Question

plz answer this fastly I have to submit my assignment tommorow plz answer correctly​

Answer 1

Question:-

Evaluate:-

$\longrightarrow \sf \dfrac{ {sec}^{2}(90^{0} - \theta) - {cot}^{2} \theta }{2(sin^{2} {25}^{0} + {sin} {65}^{0}) } + \dfrac{2 {cos}^{2} {60}^{0} \times {tan}^{2} {28}^{0} \times {tan}^{2} {62}^{0} }{sin {30}^{0} }$

Solution:-

We have

$\sf \implies\dfrac{ {sec}^{2}(90^{0} - \theta) - {cot}^{2} \theta }{2(sin^{2} {25}^{0} + {sin} {65}^{0}) } + \dfrac{2 {cos}^{2} {60}^{0} \times {tan}^{2} {28}^{0} \times {tan}^{2} {62}^{0} }{sin {30}^{0} }$

$\sf \implies\dfrac{ {cosec}^{2} \theta - {cot}^{2} \theta }{2 \{sin^{2}( {90}^{0} - \ \: 65^{0} ) + {sin} {65}^{0} \} } + \dfrac{2 \times {cos}^{2} ( {90}^{0} - 30^{0} )\times {tan}^{2} ( {90}^{0} - {62}^{0}) \times {tan}^{2} {62}^{0} }{sin {30}^{0} }$

•Using below trignometric identity

$\underline{\boxed{ \red{ \longrightarrow\sf \: cosec^{2} \theta - cot ^{2} \theta = 1 }}}$

We get

$\sf \implies\dfrac{ 1 }{2 \{sin^{2}( {90}^{0} - \ \: 65^{0} ) + {sin} {65}^{0} \} } + \dfrac{2 \times {cos}^{2} ( {90}^{0} - 30^{0} )\times {tan}^{2} ( {90}^{0} - {62}^{0}) \times {tan}^{2} {62}^{0} }{sin {30}^{0} }$

Now again using below trignometric identity , where the value of theta is any angle in trigonometry .

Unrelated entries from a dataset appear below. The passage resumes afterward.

File: config.mk
export PLATFORM = sky130hd
export DESIGN_NAME = deewc_ctrl
export DESIGN_NICKNAME = d
export VERILOG_FILES = /design/src/deewc_pkg.sv /design/src/deewc_ctrl.sv
export SDC_FILE = /design/constraint.sdc
export NUM_CORES = 1
export LEC_CHECK = 0
export BUFFER_PORTS_ARGS = -buffer_cell sky130_fd_sc_hd__buf_4
export CAP_MARGIN = 20
export CORE_MARGIN = 1.5
export CORE_UTILIZATION = 50
export CTS_BUF_LIST = sky130_fd_sc_hd__clkbuf_8 sky130_fd_sc_hd__clkbuf_16
export DETAILED_ROUTE_END_ITERATION = 6
export GPL_TIMING_DRIVEN = 1
export PLACE_DENSITY = 0.76
export SLEW_MARGIN = 15
export SYNTH_ARGS = -nofsm -noshare
export SYNTH_HDL_FRONTEND = slang
export SYNTH_SLANG_ARGS = --single-unit
File: constraint.sdc
create_clock -name ref_clk -period 3.6 [get_ports ref_clk]
set_clock_uncertainty 0.05 [all_clocks]
set_input_delay 0.54 -clock ref_clk [delete_from_list [all_inputs] [get_ports ref_clk]]
set_output_delay 0.54 -clock ref_clk [all_outputs]
set_load 0.01 [all_outputs]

$\bigstar \longrightarrow \tt {sin}^{2}(90 ^{0} - \theta) = cos ^{2} \theta$

$\bigstar \longrightarrow \tt {cos}^{2}(90 ^{0} - \theta) = sin ^{2} \theta$

$\bigstar\longrightarrow \tt {tan}^{2}(90 ^{0} - \theta) = cot ^{2} \theta$

We have

$\sf \implies\dfrac{ 1 }{ 2{{ \{cos^{2} 65^{0} }}+ {sin} {65}^{0} \} } + \dfrac{2 \times \cancel{ {sin}^{2} 30^{0} } \times {cot}^{2}{62}^{0}\times {tan}^{2} {62}^{0} }{ \cancel{sin {30}^{0}} }$

Again using below trignometric identity , where theta is any angle in trigonometry

$\bigstar \longrightarrow \tt {sin}^{2} \theta+ cos ^{2} \theta = 1$

$\bigstar\longrightarrow \tt {tan}^{2} \theta \times cot^{2} \theta = 1$

$\implies \sf \: \dfrac{1}{2} + \dfrac{2}{1}$

$\red{ \boxed{ \blue{\boxed{ \orange{\implies \bf \dfrac{5}{2}} \: \: \: \: \: \: \: \: \: }}}}$